6. The method of claim 5, wherein the determining of the class center comprises:

clustering the first feature extraction result to obtain at least one feature cluster; the feature cluster is used for characterizing features of a candidate object, wherein the candidate object is an object appearing in each image sample of the first set of unlabeled image samples;

and respectively carrying out class center calculation on each feature cluster to obtain a corresponding class center calculation result.

7. The method of claim 5 or 6, further comprising the step of updating the class center by:

the step of updating the class center includes:

performing feature extraction on the first image sample set labeled by the pseudo label by using the model after the initial training to obtain a third feature extraction result;

and updating the class center by using the third feature extraction result.

8. The method according to claim 3, wherein in the second stage training process, under the condition that a specified condition is met, an object recognition model is obtained;

the specified condition is determined according to the convergence condition of the loss function of the specified type;

the loss function is obtained by model calculation in the second stage training process;

9. The method of claim 3, wherein the number of samples in the second set of image samples is n times the number of samples in the first set of image samples; the n is more than 1.

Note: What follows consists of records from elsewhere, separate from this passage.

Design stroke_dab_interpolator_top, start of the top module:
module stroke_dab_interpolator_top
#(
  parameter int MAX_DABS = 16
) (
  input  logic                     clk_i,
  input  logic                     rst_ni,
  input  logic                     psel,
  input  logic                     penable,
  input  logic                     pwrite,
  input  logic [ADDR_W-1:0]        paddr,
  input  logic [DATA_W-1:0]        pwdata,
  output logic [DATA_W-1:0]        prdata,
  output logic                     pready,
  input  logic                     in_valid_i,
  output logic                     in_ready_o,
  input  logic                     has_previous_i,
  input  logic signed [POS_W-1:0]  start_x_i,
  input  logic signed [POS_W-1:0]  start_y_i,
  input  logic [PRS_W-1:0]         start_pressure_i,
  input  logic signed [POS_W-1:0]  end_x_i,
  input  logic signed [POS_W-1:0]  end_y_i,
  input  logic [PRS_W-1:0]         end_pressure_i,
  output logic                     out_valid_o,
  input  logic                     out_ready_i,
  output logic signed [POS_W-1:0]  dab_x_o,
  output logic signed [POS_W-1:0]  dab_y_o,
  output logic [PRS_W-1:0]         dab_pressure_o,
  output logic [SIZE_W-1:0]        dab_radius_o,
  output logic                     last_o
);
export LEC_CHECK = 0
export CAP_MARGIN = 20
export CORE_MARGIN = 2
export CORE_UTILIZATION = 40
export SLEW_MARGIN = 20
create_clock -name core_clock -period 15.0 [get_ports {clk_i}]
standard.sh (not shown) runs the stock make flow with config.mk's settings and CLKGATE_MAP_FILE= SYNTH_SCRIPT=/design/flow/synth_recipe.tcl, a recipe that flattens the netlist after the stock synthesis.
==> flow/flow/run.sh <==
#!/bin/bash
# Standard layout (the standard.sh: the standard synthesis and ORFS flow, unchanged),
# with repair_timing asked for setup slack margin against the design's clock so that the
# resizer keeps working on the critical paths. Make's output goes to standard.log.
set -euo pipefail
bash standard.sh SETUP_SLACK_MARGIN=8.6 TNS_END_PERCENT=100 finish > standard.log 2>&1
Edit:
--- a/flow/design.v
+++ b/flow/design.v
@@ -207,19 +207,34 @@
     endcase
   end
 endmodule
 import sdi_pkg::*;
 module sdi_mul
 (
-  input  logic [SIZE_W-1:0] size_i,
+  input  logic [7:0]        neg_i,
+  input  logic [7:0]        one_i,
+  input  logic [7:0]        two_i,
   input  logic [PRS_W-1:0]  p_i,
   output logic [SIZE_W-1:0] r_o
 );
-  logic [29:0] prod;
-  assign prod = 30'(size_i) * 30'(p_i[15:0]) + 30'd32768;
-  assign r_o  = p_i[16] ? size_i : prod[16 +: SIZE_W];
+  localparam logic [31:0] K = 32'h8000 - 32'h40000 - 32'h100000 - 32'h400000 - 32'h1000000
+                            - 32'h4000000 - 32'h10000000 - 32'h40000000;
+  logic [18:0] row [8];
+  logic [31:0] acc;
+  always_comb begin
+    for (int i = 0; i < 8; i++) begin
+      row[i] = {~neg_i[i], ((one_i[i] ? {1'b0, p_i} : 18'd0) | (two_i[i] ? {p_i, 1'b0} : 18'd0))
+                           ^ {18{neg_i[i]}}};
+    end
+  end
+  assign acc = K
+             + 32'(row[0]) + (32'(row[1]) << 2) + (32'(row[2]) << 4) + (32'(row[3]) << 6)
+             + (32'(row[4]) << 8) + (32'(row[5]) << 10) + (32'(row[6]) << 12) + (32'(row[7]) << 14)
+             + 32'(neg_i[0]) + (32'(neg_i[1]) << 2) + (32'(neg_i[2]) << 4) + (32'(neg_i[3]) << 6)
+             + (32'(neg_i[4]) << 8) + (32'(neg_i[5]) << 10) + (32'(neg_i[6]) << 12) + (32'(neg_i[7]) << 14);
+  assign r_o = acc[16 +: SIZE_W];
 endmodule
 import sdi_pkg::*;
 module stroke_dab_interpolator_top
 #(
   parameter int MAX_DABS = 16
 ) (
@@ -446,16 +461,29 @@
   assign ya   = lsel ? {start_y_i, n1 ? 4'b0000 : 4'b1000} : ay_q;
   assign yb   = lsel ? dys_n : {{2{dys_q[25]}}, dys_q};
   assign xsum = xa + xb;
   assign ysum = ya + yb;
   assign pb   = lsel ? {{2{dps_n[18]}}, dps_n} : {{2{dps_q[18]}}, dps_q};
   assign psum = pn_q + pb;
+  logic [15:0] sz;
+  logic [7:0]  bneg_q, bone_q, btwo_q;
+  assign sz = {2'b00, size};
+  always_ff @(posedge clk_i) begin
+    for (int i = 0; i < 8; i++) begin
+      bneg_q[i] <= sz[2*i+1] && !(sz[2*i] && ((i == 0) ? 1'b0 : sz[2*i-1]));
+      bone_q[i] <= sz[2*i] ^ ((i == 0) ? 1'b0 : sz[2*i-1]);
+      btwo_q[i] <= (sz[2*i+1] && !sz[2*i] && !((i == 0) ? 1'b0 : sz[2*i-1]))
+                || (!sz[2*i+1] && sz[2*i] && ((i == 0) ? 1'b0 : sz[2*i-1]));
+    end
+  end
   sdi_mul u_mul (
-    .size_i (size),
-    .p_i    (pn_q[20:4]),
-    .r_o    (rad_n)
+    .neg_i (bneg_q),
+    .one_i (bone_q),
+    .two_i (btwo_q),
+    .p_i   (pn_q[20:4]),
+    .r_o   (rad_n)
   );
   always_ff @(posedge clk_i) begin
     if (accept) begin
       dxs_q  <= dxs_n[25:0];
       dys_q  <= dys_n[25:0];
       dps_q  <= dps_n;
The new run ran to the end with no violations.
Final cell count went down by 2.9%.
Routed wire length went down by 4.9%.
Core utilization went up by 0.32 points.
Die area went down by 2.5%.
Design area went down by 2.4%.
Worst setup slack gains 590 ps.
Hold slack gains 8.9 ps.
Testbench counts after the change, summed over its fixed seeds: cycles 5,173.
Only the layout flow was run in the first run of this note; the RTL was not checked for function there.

10. An image recognition method is applied to an augmented reality device and/or a virtual reality device, and is characterized by comprising the following steps:

acquiring a candidate image;

inputting a reference image containing a target object and the candidate image into a pre-trained object recognition model, and recognizing the candidate image containing the target object;

rendering the candidate image containing the target object onto a display of the augmented reality device and/or virtual reality device.

11. An apparatus for object recognition, comprising:

an acquisition module for acquiring a candidate image;

and the identification module is used for inputting the reference image containing the target object and the candidate image into a pre-trained object identification model and identifying the candidate image containing the target object.

12. An apparatus for training an object recognition model, comprising:

the first-stage training module is used for carrying out first-stage training on the initial model by using the first image sample set labeled by the pseudo label to obtain a model after the initial training; the pseudo label is determined using an unlabeled first set of image samples;

the second-stage training module is used for performing second-stage training on the preliminarily trained model by using a second image sample set marked by a soft label to obtain an object recognition model; the soft label is determined using the unlabeled first set of image samples and the unlabeled second set of image samples.

13. An electronic device comprising a memory, a processor and a computer program stored on the memory, the processor implementing the method of any one of claims 1 to 9 when executing the computer program.

14. A computer-readable storage medium, having stored therein a computer program which, when executed by a processor, implements the method of any one of claims 1 to 9.